Nowadays, it is very unlikely that "Integrate All" will have any impact on the numbers in your exported report, so it does not matter whether you have it on or off, but you should have it on in your case. (It used to be that when "Integrate All" was off, many of your transition peak areas would be NULL instead of their measured value, and that caused a big problem for people who forgot to turn it on when doing quantification, so, we fixed it so that it only affects the colored dots in the Targets tree).
2. I don't know the answer to this one.
3. Can you send us your Skyline document? In Skyline you can use the menu item:
File > Share
to create a .zip file containing your Skyline document and supporting files including extracted chromatograms.
If that .zip file is less than 50MB you can attach it to this support request. Otherwise, you can upload it here:
https://skyline.ms/files.url
I am not sure which columns in your report might be causing the report export to be slow. If I had to guess, I would say maybe if you remove the "Protein Abundance" column the report might go faster. It is not supposed to be slow for Skyline to calculate any of the columns in your report. If you send me your Skyline document I will try to improve the performance of Skyline on exporting that report.
4. I am not sure I understand your question. The way that peptides are grouped into proteins do not affect the peptide chromatograms or peak areas.
5. That's a good question. I do not know the answer.
I was going to say, if you have a .tsv file, you get it into the document with "File > Import > Assay Library".
You would use "Settings > Peptide Settings > Library > Build" if you have peptide search results. Here is a page which lists the types of peptide search results that you can build a library from:
https://skyline.ms/wiki/home/software/BiblioSpec/page.view?name=BlibBuild
However, now that I look at that page, I see that it says you can build a spectral library from OpenSwath tsv, so now I don't know whether you should build a spectral library versus import an assay library.
6. I do not know the answer to this, but maybe someone else does.

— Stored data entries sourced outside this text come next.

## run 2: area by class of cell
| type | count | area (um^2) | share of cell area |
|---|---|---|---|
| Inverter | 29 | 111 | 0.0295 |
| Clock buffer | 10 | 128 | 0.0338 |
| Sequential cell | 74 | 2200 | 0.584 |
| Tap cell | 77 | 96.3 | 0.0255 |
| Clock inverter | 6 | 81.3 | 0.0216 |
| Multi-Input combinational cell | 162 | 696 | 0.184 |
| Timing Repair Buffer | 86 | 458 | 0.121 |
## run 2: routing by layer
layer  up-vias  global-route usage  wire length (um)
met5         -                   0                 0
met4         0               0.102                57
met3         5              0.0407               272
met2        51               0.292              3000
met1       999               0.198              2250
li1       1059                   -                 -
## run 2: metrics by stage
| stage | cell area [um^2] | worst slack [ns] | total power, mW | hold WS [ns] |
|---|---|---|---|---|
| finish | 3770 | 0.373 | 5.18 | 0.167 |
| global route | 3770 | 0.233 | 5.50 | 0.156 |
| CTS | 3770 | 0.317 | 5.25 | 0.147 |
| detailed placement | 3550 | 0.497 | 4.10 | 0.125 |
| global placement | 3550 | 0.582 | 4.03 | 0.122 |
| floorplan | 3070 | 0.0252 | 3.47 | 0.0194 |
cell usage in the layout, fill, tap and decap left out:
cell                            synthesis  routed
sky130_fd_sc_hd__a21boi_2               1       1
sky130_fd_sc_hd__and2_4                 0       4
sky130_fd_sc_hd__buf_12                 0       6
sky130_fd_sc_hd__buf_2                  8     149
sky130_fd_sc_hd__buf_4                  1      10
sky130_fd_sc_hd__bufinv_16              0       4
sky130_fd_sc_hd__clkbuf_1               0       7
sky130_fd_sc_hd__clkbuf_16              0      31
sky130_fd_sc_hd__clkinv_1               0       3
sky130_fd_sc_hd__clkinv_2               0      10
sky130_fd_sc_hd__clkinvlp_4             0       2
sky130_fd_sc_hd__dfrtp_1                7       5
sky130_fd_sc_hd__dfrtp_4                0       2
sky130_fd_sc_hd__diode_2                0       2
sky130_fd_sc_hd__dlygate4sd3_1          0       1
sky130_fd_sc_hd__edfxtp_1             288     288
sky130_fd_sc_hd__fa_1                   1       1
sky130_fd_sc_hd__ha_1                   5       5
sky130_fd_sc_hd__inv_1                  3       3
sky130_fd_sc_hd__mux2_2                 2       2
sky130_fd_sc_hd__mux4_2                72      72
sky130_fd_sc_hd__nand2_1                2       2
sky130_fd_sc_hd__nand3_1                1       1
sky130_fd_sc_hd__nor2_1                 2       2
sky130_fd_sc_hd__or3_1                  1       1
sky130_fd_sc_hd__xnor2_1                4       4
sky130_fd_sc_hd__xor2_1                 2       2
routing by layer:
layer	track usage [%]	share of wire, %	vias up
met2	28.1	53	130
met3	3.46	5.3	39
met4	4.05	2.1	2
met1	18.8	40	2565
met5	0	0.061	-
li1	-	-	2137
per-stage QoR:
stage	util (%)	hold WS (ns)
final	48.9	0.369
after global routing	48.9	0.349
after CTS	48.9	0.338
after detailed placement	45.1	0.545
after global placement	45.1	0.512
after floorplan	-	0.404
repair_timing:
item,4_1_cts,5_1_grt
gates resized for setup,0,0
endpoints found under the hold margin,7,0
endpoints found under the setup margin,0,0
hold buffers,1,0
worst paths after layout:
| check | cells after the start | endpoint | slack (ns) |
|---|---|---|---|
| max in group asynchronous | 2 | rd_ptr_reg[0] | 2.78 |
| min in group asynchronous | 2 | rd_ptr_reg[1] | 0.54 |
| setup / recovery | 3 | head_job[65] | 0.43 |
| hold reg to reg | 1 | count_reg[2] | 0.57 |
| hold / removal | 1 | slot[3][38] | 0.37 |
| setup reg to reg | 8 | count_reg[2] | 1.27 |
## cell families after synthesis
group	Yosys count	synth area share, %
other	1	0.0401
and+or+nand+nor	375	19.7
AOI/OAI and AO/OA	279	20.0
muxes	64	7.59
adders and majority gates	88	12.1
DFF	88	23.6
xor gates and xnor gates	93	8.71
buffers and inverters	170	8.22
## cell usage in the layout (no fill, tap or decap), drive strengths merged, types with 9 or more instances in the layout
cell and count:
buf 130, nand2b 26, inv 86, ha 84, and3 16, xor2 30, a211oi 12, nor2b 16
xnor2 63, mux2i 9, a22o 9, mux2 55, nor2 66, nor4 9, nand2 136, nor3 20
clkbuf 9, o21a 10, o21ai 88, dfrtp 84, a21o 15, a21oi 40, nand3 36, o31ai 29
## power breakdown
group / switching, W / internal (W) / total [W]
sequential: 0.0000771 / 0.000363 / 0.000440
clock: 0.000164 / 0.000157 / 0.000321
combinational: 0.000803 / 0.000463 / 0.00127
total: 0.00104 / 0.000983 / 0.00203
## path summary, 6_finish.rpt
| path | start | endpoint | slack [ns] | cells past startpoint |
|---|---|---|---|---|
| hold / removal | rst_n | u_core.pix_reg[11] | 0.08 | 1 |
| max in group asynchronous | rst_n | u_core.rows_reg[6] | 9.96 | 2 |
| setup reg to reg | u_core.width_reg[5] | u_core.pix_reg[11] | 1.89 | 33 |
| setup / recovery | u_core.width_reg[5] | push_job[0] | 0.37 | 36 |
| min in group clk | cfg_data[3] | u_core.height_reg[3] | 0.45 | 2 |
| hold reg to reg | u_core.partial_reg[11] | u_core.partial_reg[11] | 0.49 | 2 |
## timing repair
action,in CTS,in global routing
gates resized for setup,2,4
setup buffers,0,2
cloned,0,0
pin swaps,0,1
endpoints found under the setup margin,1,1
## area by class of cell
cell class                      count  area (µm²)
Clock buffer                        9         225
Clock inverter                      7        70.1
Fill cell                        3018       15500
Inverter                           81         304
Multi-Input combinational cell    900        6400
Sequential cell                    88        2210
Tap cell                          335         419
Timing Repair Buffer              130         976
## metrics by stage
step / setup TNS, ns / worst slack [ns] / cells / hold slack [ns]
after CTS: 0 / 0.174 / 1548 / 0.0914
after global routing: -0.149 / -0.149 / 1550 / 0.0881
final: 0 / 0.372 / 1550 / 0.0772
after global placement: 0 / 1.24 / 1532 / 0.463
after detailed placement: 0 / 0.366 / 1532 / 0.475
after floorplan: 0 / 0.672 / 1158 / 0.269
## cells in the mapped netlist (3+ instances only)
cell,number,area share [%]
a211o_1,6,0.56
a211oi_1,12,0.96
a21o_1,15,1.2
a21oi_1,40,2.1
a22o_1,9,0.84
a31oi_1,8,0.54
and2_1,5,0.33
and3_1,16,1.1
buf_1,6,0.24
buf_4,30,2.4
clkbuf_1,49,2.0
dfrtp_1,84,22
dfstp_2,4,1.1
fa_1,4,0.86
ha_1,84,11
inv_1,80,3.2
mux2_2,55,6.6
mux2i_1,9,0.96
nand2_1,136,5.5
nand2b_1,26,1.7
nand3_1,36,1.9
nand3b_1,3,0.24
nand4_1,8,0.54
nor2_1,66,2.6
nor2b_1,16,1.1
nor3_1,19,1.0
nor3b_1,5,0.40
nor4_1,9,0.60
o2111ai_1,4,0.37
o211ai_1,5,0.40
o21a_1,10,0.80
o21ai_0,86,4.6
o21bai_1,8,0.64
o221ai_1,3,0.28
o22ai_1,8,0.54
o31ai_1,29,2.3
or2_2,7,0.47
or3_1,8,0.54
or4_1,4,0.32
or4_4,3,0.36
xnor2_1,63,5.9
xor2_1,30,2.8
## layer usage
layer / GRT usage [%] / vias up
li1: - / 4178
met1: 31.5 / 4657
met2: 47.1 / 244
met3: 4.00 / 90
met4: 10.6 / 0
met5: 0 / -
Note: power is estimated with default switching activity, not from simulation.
**config.mk**
```make
export PLATFORM = sky130hd
export DESIGN_NAME = integer_pixel_upscale_clip_writer
export DESIGN_NICKNAME = d
export VERILOG_FILES = /design/src/rtl/ipu_pkg.sv /design/src/rtl/ipu_front.sv /design/src/rtl/ipu_queue.sv /design/src/rtl/ipu_back.sv /design/src/rtl/integer_pixel_upscale_clip_writer.sv
export SDC_FILE = /design/constraint.sdc
export NUM_CORES = 1
export LEC_CHECK = 0
export BUFFER_PORTS_ARGS = -buffer_cell sky130_fd_sc_hd__buf_2
export CAP_MARGIN = 0
export CORE_ASPECT_RATIO = 2
export CORE_MARGIN = 2
export CORE_UTILIZATION = 45
export CTS_BUF_LIST = sky130_fd_sc_hd__clkbuf_16
export DETAILED_ROUTE_END_ITERATION = 7
export SLEW_MARGIN = 20
export SYNTH_ARGS = -nofsm -noshare
export SYNTH_HDL_FRONTEND = slang
export SYNTH_SLANG_ARGS = --single-unit
```
**constraint.sdc**
```tcl
create_clock -name aclk -period 10.3 [get_ports aclk]
set_input_delay 0 -clock aclk [delete_from_list [all_inputs] [get_ports aclk]]
set_output_delay 0 -clock aclk [all_outputs]
set_load 0.03 [all_outputs]
```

7. The "Protein Abundance" column that you have in the report is the best way to sum the peak areas across all of the transitions under the protein. Those peak areas are normalized according to the Normalization Method that you have specified at "Settings > Peptide Settings > Quantification". If that Normalization Method is "None", then the Protein Abundance will usually be the same as the sum of all of the precursor's Total Area values. Sometimes the Protein Abundance value will be null if any of the transitions have missing or truncated peaks, because Skyline decides that that replicate's Protein Abundance value cannot be compared to the other replicates.